Collected data entries:
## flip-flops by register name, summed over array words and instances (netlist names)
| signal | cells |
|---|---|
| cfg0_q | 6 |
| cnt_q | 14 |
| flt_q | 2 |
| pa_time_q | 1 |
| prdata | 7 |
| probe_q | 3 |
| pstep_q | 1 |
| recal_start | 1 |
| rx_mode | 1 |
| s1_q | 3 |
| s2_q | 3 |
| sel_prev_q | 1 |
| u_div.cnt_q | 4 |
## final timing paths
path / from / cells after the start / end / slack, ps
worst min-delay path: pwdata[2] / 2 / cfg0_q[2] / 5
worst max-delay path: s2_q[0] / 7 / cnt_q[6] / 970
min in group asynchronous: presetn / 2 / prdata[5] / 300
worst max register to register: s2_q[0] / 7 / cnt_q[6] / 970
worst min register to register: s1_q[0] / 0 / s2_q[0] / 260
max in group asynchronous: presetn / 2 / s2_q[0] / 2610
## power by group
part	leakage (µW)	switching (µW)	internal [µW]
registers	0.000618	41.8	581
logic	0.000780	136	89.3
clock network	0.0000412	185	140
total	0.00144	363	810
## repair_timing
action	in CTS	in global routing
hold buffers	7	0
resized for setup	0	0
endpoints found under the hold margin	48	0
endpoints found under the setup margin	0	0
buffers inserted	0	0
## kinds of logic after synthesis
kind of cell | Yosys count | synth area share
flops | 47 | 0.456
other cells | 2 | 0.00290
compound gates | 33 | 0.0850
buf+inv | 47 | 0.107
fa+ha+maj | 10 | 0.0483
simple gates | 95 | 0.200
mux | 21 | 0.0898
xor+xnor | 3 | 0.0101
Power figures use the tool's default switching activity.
### src/hdl/dpc_pkg.sv
package dpc_pkg;
	// Channel count and data widths
	localparam int NUM_CH = 2;
	localparam int POS_W = 32;
	localparam int CNT_W = 16;
	localparam int PAR_AW = 16;
	localparam int PAR_DW = 32;

	// Parameter addresses, two 16-bit words each, 32-bit values at their base word
	localparam logic [15:0] ADDR_STATUS = 16'h0A02;
	localparam logic [15:0] ADDR_EDGE1 = 16'h0A04;
	localparam logic [15:0] ADDR_EDGE2 = 16'h0A06;
	localparam logic [15:0] ADDR_ARM1 = 16'h0A08;
	localparam logic [15:0] ADDR_ARM2 = 16'h0A0A;
	localparam logic [15:0] ADDR_POS1 = 16'h0A0C;
	localparam logic [15:0] ADDR_POS2 = 16'h0A0E;
	localparam logic [15:0] ADDR_TALLY1 = 16'h0A10;
	localparam logic [15:0] ADDR_TALLY2 = 16'h0A12;
	localparam logic [15:0] ADDR_EDGE [NUM_CH] = '{ADDR_EDGE1, ADDR_EDGE2};
	localparam logic [15:0] ADDR_ARM [NUM_CH] = '{ADDR_ARM1, ADDR_ARM2};

	// Field values and positions
	localparam logic EDGE_FALL = 1'b0;
	localparam logic EDGE_RISE = 1'b1;
	localparam logic EDGE_RST = EDGE_FALL;
	localparam logic [1:0] ARM_STOP = 2'h0;
	localparam logic [1:0] ARM_ONCE = 2'h1;
	localparam logic [1:0] ARM_CONT = 2'h2;
	localparam int WARN_POS_BIT = 13;

	typedef enum logic [1:0] {
		MODE_IDLE = 2'b00,
		MODE_ONCE = 2'b01,
		MODE_CONT = 2'b10
	} dpc_mode_type;
endpackage

### src/hdl/dpc_channel.sv
`timescale 1ns/1ps
module dpc_channel
	import dpc_pkg::*;
#(
	parameter int CW = CNT_W,
	parameter int PW = POS_W
) (
	// Clock and synchronised reset
	input wire logic clk_i,
	input wire logic rst_n_i,
	// Capture pin, raw
	input wire logic trig_i,
	// Configuration and arming
	input wire logic edge_rise_i,
	input wire logic arm_wr_i,
	input wire logic [1:0] arm_code_i,
	// Drive position and reference redefinition
	input wire logic [PW-1:0] pos_i,
	input wire logic adj_i,
	input wire logic [PW-1:0] delta_i,
	// Channel state
	output dpc_mode_type mode_o,
	output logic captured_o,
	output logic [CW-1:0] tally_o,
	output logic [PW-1:0] pos_o
);
	if (CW < 1 || PW < 1) begin : g_bad_width
		$error("dpc_channel: widths must be positive");
	end

	typedef struct packed {
		logic sync1;
		logic sync2;
		logic prev;
		dpc_mode_type mode;
		logic captured;
		logic [CW-1:0] tally;
		logic [PW-1:0] pos;
	} dpc_ch_type;

	dpc_ch_type st_ff;
	dpc_ch_type nxt_st;
	logic hit;
	logic arming;

	always_comb begin
		nxt_st = st_ff;
		nxt_st.sync1 = trig_i;
		nxt_st.sync2 = st_ff.sync1;
		nxt_st.prev = st_ff.sync2;
		// One event per synchronised transition of the chosen polarity
		hit = (st_ff.mode != MODE_IDLE) && (st_ff.sync2 != st_ff.prev) && (st_ff.sync2 == edge_rise_i);
		arming = arm_wr_i && (arm_code_i != ARM_STOP);
		if (hit) begin
			nxt_st.pos = pos_i;
			nxt_st.tally = st_ff.tally + CW'(1);
		end else if (adj_i) begin
			// Keeps the stored value on the new position reference
			nxt_st.pos = st_ff.pos + delta_i;
		end
		if (hit && st_ff.mode == MODE_ONCE) begin
			nxt_st.mode = MODE_IDLE;
		end
		// Continuous mode simply stays in place on a hit
		if (arm_wr_i) begin
			nxt_st.mode = dpc_mode_type'(arm_code_i);
		end
		if (arming) begin
			nxt_st.tally = '0;
		end
		// An event in the arming cycle still shows as captured
		nxt_st.captured = hit | (st_ff.captured & ~arming);
	end

	always_ff @(posedge clk_i or negedge rst_n_i) begin
		if (!rst_n_i) begin
			st_ff <= '0;
		end else begin
			st_ff <= nxt_st;
		end
	end

	assign mode_o = st_ff.mode;
	assign captured_o = st_ff.captured;
	assign tally_o = st_ff.tally;
	assign pos_o = st_ff.pos;
endmodule

### src/hdl/dpc_capture_unit.sv
`timescale 1ns/1ps
module dpc_capture_unit
	import dpc_pkg::*;
(
	// Clock and reset
	input wire logic clk_i,
	input wire logic nrst_i,
	// Capture pins
	input wire logic first_trigger_input_i,
	input wire logic second_trigger_input_i,
	// Drive position, same clock
	input wire logic [POS_W-1:0] pos_i,
	input wire logic pos_redef_i,
	input wire logic [POS_W-1:0] pos_redef_delta_i,
	// Parameter access
	input wire logic par_req_i,
	input wire logic par_we_i,
	input wire logic [PAR_AW-1:0] par_addr_i,
	input wire logic [PAR_DW-1:0] par_wdata_i,
	output logic par_ack_o,
	output logic par_err_o,
	output logic [PAR_DW-1:0] par_rdata_o,
	// Warning word
	output logic [15:0] latched_warning_word_o
);
	typedef struct packed {
		logic [NUM_CH-1:0] edge_sel;
		logic ack;
		logic err;
		logic [PAR_DW-1:0] rdata;
		logic [15:0] warn;
	} dpc_top_type;

	logic [1:0] rst_sync_ff;
	logic rst_n;
	dpc_top_type st_ff;
	dpc_top_type nxt_st;

	logic [NUM_CH-1:0] trig;
	logic [NUM_CH-1:0] arm_wr;
	dpc_mode_type mode [NUM_CH];
	logic [NUM_CH-1:0] captured;
	logic [CNT_W-1:0] tally [NUM_CH];
	logic [POS_W-1:0] cpos [NUM_CH];
	logic wr;
	logic rd;
	logic arm_ok;

	// Decode and status layout are written for exactly two channels
	if (NUM_CH != 2 || WARN_POS_BIT > 15 || POS_W > PAR_DW || CNT_W > PAR_DW) begin : g_bad_pkg
		$error("dpc_capture_unit: package constants out of range");
	end

	// Release is synchronous so no flop leaves reset on a different edge
	always_ff @(posedge clk_i or negedge nrst_i) begin
		if (!nrst_i) begin
			rst_sync_ff <= 2'h0;
		end else begin
			rst_sync_ff <= {rst_sync_ff[0], 1'b1};
		end
	end
	assign rst_n = rst_sync_ff[1];

	assign trig = {second_trigger_input_i, first_trigger_input_i};
	assign wr = par_req_i & par_we_i;
	assign rd = par_req_i & ~par_we_i;
	assign arm_ok = par_wdata_i <= PAR_DW'(ARM_CONT);

	// Both channels are the same logic with private state
	for (genvar i = 0; i < NUM_CH; i++) begin : g_ch
		// Arm write goes straight to the channel so it acts on this edge
		assign arm_wr[i] = wr && arm_ok && (par_addr_i == ADDR_ARM[i]);
		dpc_channel #(
			.CW(CNT_W),
			.PW(POS_W)
		) u_ch (
			.clk_i(clk_i),
			.rst_n_i(rst_n),
			.trig_i(trig[i]),
			.edge_rise_i(st_ff.edge_sel[i]),
			.arm_wr_i(arm_wr[i]),
			.arm_code_i(par_wdata_i[1:0]),
			.pos_i(pos_i),
			.adj_i(pos_redef_i),
			.delta_i(pos_redef_delta_i),
			.mode_o(mode[i]),
			.captured_o(captured[i]),
			.tally_o(tally[i]),
			.pos_o(cpos[i])
		);
	end

	always_comb begin
		nxt_st = st_ff;
		nxt_st.ack = par_req_i;
		nxt_st.err = 1'b0;
		nxt_st.rdata = '0;
		// Running capture means the captured position is not yet valid
		nxt_st.warn = '0;
		nxt_st.warn[WARN_POS_BIT] = (mode[0] != MODE_IDLE) || (mode[1] != MODE_IDLE);
		if (par_req_i) begin
			unique case (par_addr_i)
				ADDR_STATUS: begin
					nxt_st.err = wr;
					nxt_st.rdata = PAR_DW'(captured);
				end
				ADDR_EDGE1, ADDR_EDGE2: begin
					if (wr && par_wdata_i > PAR_DW'(EDGE_RISE)) begin
						nxt_st.err = 1'b1;
					end else if (wr) begin
						// New polarity is used from the next edge on
						nxt_st.edge_sel[par_addr_i == ADDR_EDGE2] = par_wdata_i[0];
					end
					nxt_st.rdata = PAR_DW'(st_ff.edge_sel[par_addr_i == ADDR_EDGE2]);
				end
				ADDR_ARM1, ADDR_ARM2: begin
					nxt_st.err = wr & ~arm_ok;
					// Readback shows live mode, so a finished single capture reads 0
					nxt_st.rdata = PAR_DW'(mode[par_addr_i == ADDR_ARM2]);
				end
				ADDR_POS1, ADDR_POS2: begin
					nxt_st.err = wr;
					nxt_st.rdata = cpos[par_addr_i == ADDR_POS2];
				end
				ADDR_TALLY1, ADDR_TALLY2: begin
					// Counter is read-only from the host side
					nxt_st.err = wr;
					nxt_st.rdata = PAR_DW'(tally[par_addr_i == ADDR_TALLY2]);
				end
				default: begin
					nxt_st.err = 1'b1;
				end
			endcase
		end
	end

	always_ff @(posedge clk_i or negedge rst_n) begin
		if (!rst_n) begin
			st_ff <= '0;
			st_ff.edge_sel <= {NUM_CH{EDGE_RST}};
		end else begin
			st_ff <= nxt_st;
		end
	end

	assign par_ack_o = st_ff.ack;
	assign par_err_o = st_ff.err;
	assign par_rdata_o = st_ff.rdata;
	assign latched_warning_word_o = st_ff.warn;
endmodule

### config.mk
export PLATFORM = sky130hd
export DESIGN_NAME = dpc_capture_unit
export DESIGN_NICKNAME = d
export VERILOG_FILES = /design/src/hdl/dpc_pkg.sv /design/src/hdl/dpc_channel.sv /design/src/hdl/dpc_capture_unit.sv
export SDC_FILE = /design/constraint.sdc
export NUM_CORES = 1
export LEC_CHECK = 0
export BUFFER_PORTS_ARGS = -buffer_cell sky130_fd_sc_hd__buf_2
export CAP_MARGIN = 10
export CORE_ASPECT_RATIO = 0.6
export CORE_MARGIN = 4
export CORE_UTILIZATION = 35
export CTS_CLUSTER_DIAMETER = 150
export DETAILED_ROUTE_END_ITERATION = 6
export SLEW_MARGIN = 20
export SYNTH_ARGS = -nofsm -noshare
export SYNTH_HDL_FRONTEND = slang
export SYNTH_SLANG_ARGS = --single-unit
### constraint.sdc
create_clock -name clk_i -period 4.5 [get_ports clk_i]
set_clock_uncertainty 0.05 [all_clocks]
set_input_delay 0.9 -clock clk_i [delete_from_list [all_inputs] [get_ports clk_i]]
set_output_delay 0.9 -clock clk_i [all_outputs]
set_load 0.02 [all_outputs]
-- After elaboration in Yosys (flattened, before gate mapping)
Cells that the tools add are included.
- add/sub/neg operators: 4
- multipliers: 0
- divide/modulo/power cells: 0
- magnitude comparators: 7
- equality and inequality tests: 15
- shifts and indexed selects: 0
- multiplexer cells: 30
- bitwise logic cells: 13
- reductions and logical operators: 29
- operator list (cell ; number):
    $mux 32 ; 7
    $pmux 32 s5 ; 1
    $eq 16x12->1 const B ; 9
    $mux 16 ; 7
    $add 32x32->32 ; 2
    $mux 33 ; 1
    $add 16x1->16 const B ; 2
    $gt 32x1->1 const B ; 1
    $le 32x2->1 const B ; 1
    $reduce_bool 2->1 ; 9
    $mux 2 ; 7
    $logic_and 1x1->1 ; 13
    $reduce_or 2->1 ; 4
    $ge 2x2->1 const B ; 3
    $not 1->2 ; 3
    $reduce_or 5->1 ; 1
    $and 1x1->1 ; 4
    $eq 2x1->1 const B ; 2
    $mux 1 ; 4
    $not 1->1 ; 4
    $reduce_and 4->1 ; 1
    $pmux 1 s3 ; 1
    $bwmux 2 ; 1
    $eq 1x1->1 ; 2
    6 further kinds ; 8
- bits in registers: 147
- latch bits: 0
- bits in writable memories: 0
- ROM bits: 0
- input port bits: 119
- word-level logic and storage cells: 118
- memories kept: 0

-- Longest topological paths before layout
- depth in word-level cells: 7
- depth in mapped cells: 12

-- Modules after synthesis
Synthesis repeated with hierarchy kept, for this count alone.
- cell total of the unflattened synthesis: 1280
- area total of the unflattened synthesis: 11273.3 um^2
- by module, submodules not included (module ; instances ; cells an instance ; area each (um^2) ; sequential area each (um^2)):
    dpc_channel ; 2 ; 510 ; 4331.7 ; 1351.3
    dpc_capture_unit ; 1 ; 260 ; 2610.0 ; 975.9

-- Least setup slack after synthesis
Ideal clock, no wire load.
- path kind: input port to flip-flop
- from: in pos_redef_delta_i[0]
- to: reg g_ch[1].u_ch.st_ff, in the netlist g_ch[1].u_ch.pos_o[24]
- data arrival time: 3.173 ns
- data required time: 4.317 ns
- setup slack: 1.144 ns
- cell stages on the path: 12
- buffers on the path: 0
- cell sequence: ha_1 inv_1 fa_1 nor2b_1 o2111ai_1 a31o_2 a211oi_2 a211oi_2 a311oi_1 o21ai_0 a311oi_1 a21oi_1
- cells in the longest elaborated chain, start to end: 3
- RTL lines (item ; RTL line ; text):
    from (decl) ; dpc_capture_unit.sv:14 ; input wire logic [POS_W-1:0] pos_redef_delta_i,
    $add 32x32->32 ; dpc_channel.sv:59 ; nxt_st.pos = st_ff.pos + delta_i;
    $mux 32 ; dpc_channel.sv:57 ; end else if (adj_i) begin
    $mux 32 ; dpc_channel.sv:54 ; if (hit) begin
    to (signal assigned) ; dpc_channel.sv:79 ; st_ff <= nxt_st;
    to (decl) ; dpc_channel.sv:41 ; dpc_ch_type st_ff;
Every way passes these cells. The select of a mux whose other input is x is not followed.
A chain may end at the register's enable or synchronous reset.

-- Worst setup path after layout
Same ends and word-level chain as after synthesis.

==> results.txt <==
most frequent cells in the layout: buf_2 (153), dfrtp_1 (146), nand2_1 (119), nor2_1 (116), a21oi_1 (104)
crit path time final: 3.51 ns
CP Class: input pin to flop
Slowest cell on crit path: fa_1
global-route usage over all layers: 21.0%
fin nets: 1502
DR WL/cell: 20.1 microns
Worst-Skew Late Latency: 0.45 ns
Setup Fix Bufs, Post-CTS: 0
cell internal pwr: 4110 uW
H-tree lvl count: 4
outcome: finished, final reports clean
I/O Pins: 169
crit end category: flop
Switch Pwr: 3320 uW
DP Wirelength: 26.8 mm
Longest Clk Path Bufs: 2
power per cell area: 617 nW/um^2
synth top area cells: dfrtp_1 (35%), mux2i_1 (7.9%), ha_1 (7.7%)
Setup violations, final: 0
worst hold margin: 0.135 ns
Routed WL: 34.7 mm
Synth top area share: 35.4%
max incr delay on CP: 0.41 ns
row count: 48
layout cell share with drive strength beyond 1: 17.0%
Critical Path RT: 4.76 ns
Num CTS Buffers: 17
Comb pwr share: 53.4%
initial antenna violation count: 1
Initial Utilization: 35.8%
Crit path buffers/inverters: 2
dominant cell type by area after synthesis: dfrtp_1
die width: 231 microns
# hold bufs at CTS: 0
# DRC: 0
Seq cells post-synth: 147
die area: 32600 sq um
CP delay by family, top: compound AO/OA/AOI/OAI gates
DR pass1 iterations: 6
Hold Fails Final Rpt: 0
ys flop type: dfrtp_1
Startpoint Class: input pin
first-pass GRT wire length: 53.0 mm
DP Worst Slack: 0.600 ns
gpl congestion: 0.927
chip height: 142 microns
critical path fanouts, max: 4
drt first-iter violations: 1148
WP data arrival: 3.77 ns
Tcrit/Tclk final: 78.1%
most common cell after layout, fill and taps aside: buf_2
Max VDD drop: 0.339 mV
Mapped Cells: 1189
Mapped Area: 10400 sq um
setup TNS: 0 ns
Mapped Avg Cell Area: 8.75 sq um
Post-synth EDFFs: 0
sequential share of the synthesized area: 35.4%
P_leak: 0.00571 uW
Core ar.: 29000 sq um
setup repair after global routing missed its margin: no
max_slew headroom: 38.3%
switching part of the total: 44.7%
Root Driver: clkbuf_16
vias in the first global route: 8734
Hold Crit Class: flop to asynchronous set/reset pin
setup slack after layout: 0.987 ns
Seq pwr share: 27.9%
CTS tree: built
total grt overflow: 0
antenna viol nets, final: 0
CTS Sinks: 147
Area Overhead vs Synth: 15.8%
yosys warns: 0
clock transition at the registers of the reported paths: 0.06 ns
number of diodes: 0
fmax: 0.285 GHz
clock share of power: 18.7%
pin count of the biggest net entering global routing: 131
pins over their slew limit: 0
Max-Cap Viols: 0
Slew @ Worst Pin: 0.924 ns
total vias in the final route: 9604
PostCTS Resize Cnt: 0
ys async rst share: 100%
Via density: 5.55
Yosys cell types: 74
CP Cell Sequence: buf_2 > ha_1 > inv_1 > fa_1 > nor2b_1 > o2111ai_1 > a31o_2 > a211oi_2 > a211oi_2 > a311oi_1 > o21ai_0 > a311oi_1 > a21oi_1
number of fill cells in the layout: 2909
port buffer count: 153
[per-layer routing]
layer	wire (microns)	up-vias	GRT usage [%]
met2	12800	417	26.0
li1	-	4522	-
met1	18300	4632	34.9
met5	8	-	0
met4	346	2	3.37
met3	3200	31	6.38
[registers in the layout, summed over array words and instances, names as in the netlist]
name and count:
st_ff 2, par_err_o 1, g_ch.u_ch.pos_o 64, g_ch.u_ch.tally_o 32
g_ch.u_ch.st_ff 2, g_ch.u_ch.captured_o 2, g_ch.u_ch.mode_o 4, latched_warning_word_o 1
par_ack_o 1, par_rdata_o 32, g_ch.u_ch.nxt_st 4, rst_sync_ff 2
[synthesized netlist by cell type, types with 36 or more instances]
library cell    n
xnor2_1        41
nand2_1       119
xor2_1         36
clkbuf_1       41
nor2_1        117
mux2i_1        82
dfrtp_1       147
o21ai_0        81
and3_1         37
a21oi_1       105
ha_1           64
[area by class of cell]
cell class                      instances  area, sq um  share of cell area (%)
Clock buffer                           20          457                    3.79
Tap cell                              400          500                    4.16
Inverter                               25         93.8                   0.779
Timing Repair Buffer                  165          868                    7.21
Sequential cell                       147         3680                    30.6
Clock inverter                         11          104                   0.862
Multi-Input combinational cell        961         6340                    52.6
[power by group through the flow]
stage | Combinational [uW] | Clock (uW) | Sequential (uW)
floorplan | 2900 | 0 | 1980
global placement | 3830 | 0 | 2070
detailed placement | 3850 | 0 | 2090
CTS | 3880 | 1420 | 2060
global route | 4340 | 1470 | 2120
finish | 3970 | 1390 | 2070
[final timing paths]
kind | to | slack, ns | cells past startpoint | from
max | g_ch[1].u_ch.pos_o[24] | 0.99 | 13 | pos_redef_delta_i[0]
min | par_rdata_o[2] | 0.14 | 0 | rst_sync_ff[1]
max reg2reg | g_ch[1].u_ch.pos_o[24] | 1.12 | 12 | g_ch[1].u_ch.pos_o[0]
min reg2reg | par_rdata_o[2] | 0.14 | 0 | rst_sync_ff[1]
max in group asynchronous | g_ch[1].u_ch.pos_o[24] | 3.21 | 1 | rst_sync_ff[1]
min in group clk_i | rst_sync_ff[1] | 0.30 | 0 | rst_sync_ff[0]
[cells by family after synthesis]
kind of cell / share of synthesized area, %
and+or+nand+nor: 18.3
AOI/OAI and AO/OA: 18.8
DFF: 35.4
buffers and inverters: 4.43
muxes: 8.43
xor gates and xnor gates: 6.49
adders and majority gates: 8.09
other: 0.0722
[stage by stage]
stage               utilization (%)  total power (uW)  area (sq um)  instances
floorplan                         -              4880         10500       1203
detailed placement             39.6              5940         11500       1698
finish                         41.5              7430         12000       1729
global placement               39.6              5900         11500       1698
global route                   41.5              7930         12000       1729
CTS                            41.5              7360         12000       1729
No activity file was read; power rests on OpenSTA's default activity.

REQUIRED WORK: From the records above, transcribe exactly the run of lines that opens with the line holding "- latch bits: 0" and closes with the line holding "Ideal clock, no wire load.", both included.

THE ANSWER:
- latch bits: 0
- bits in writable memories: 0
- ROM bits: 0
- input port bits: 119
- word-level logic and storage cells: 118
- memories kept: 0

-- Longest topological paths before layout
- depth in word-level cells: 7
- depth in mapped cells: 12

-- Modules after synthesis
Synthesis repeated with hierarchy kept, for this count alone.
- cell total of the unflattened synthesis: 1280
- area total of the unflattened synthesis: 11273.3 um^2
- by module, submodules not included (module ; instances ; cells an instance ; area each (um^2) ; sequential area each (um^2)):
    dpc_channel ; 2 ; 510 ; 4331.7 ; 1351.3
    dpc_capture_unit ; 1 ; 260 ; 2610.0 ; 975.9

-- Least setup slack after synthesis
Ideal clock, no wire load.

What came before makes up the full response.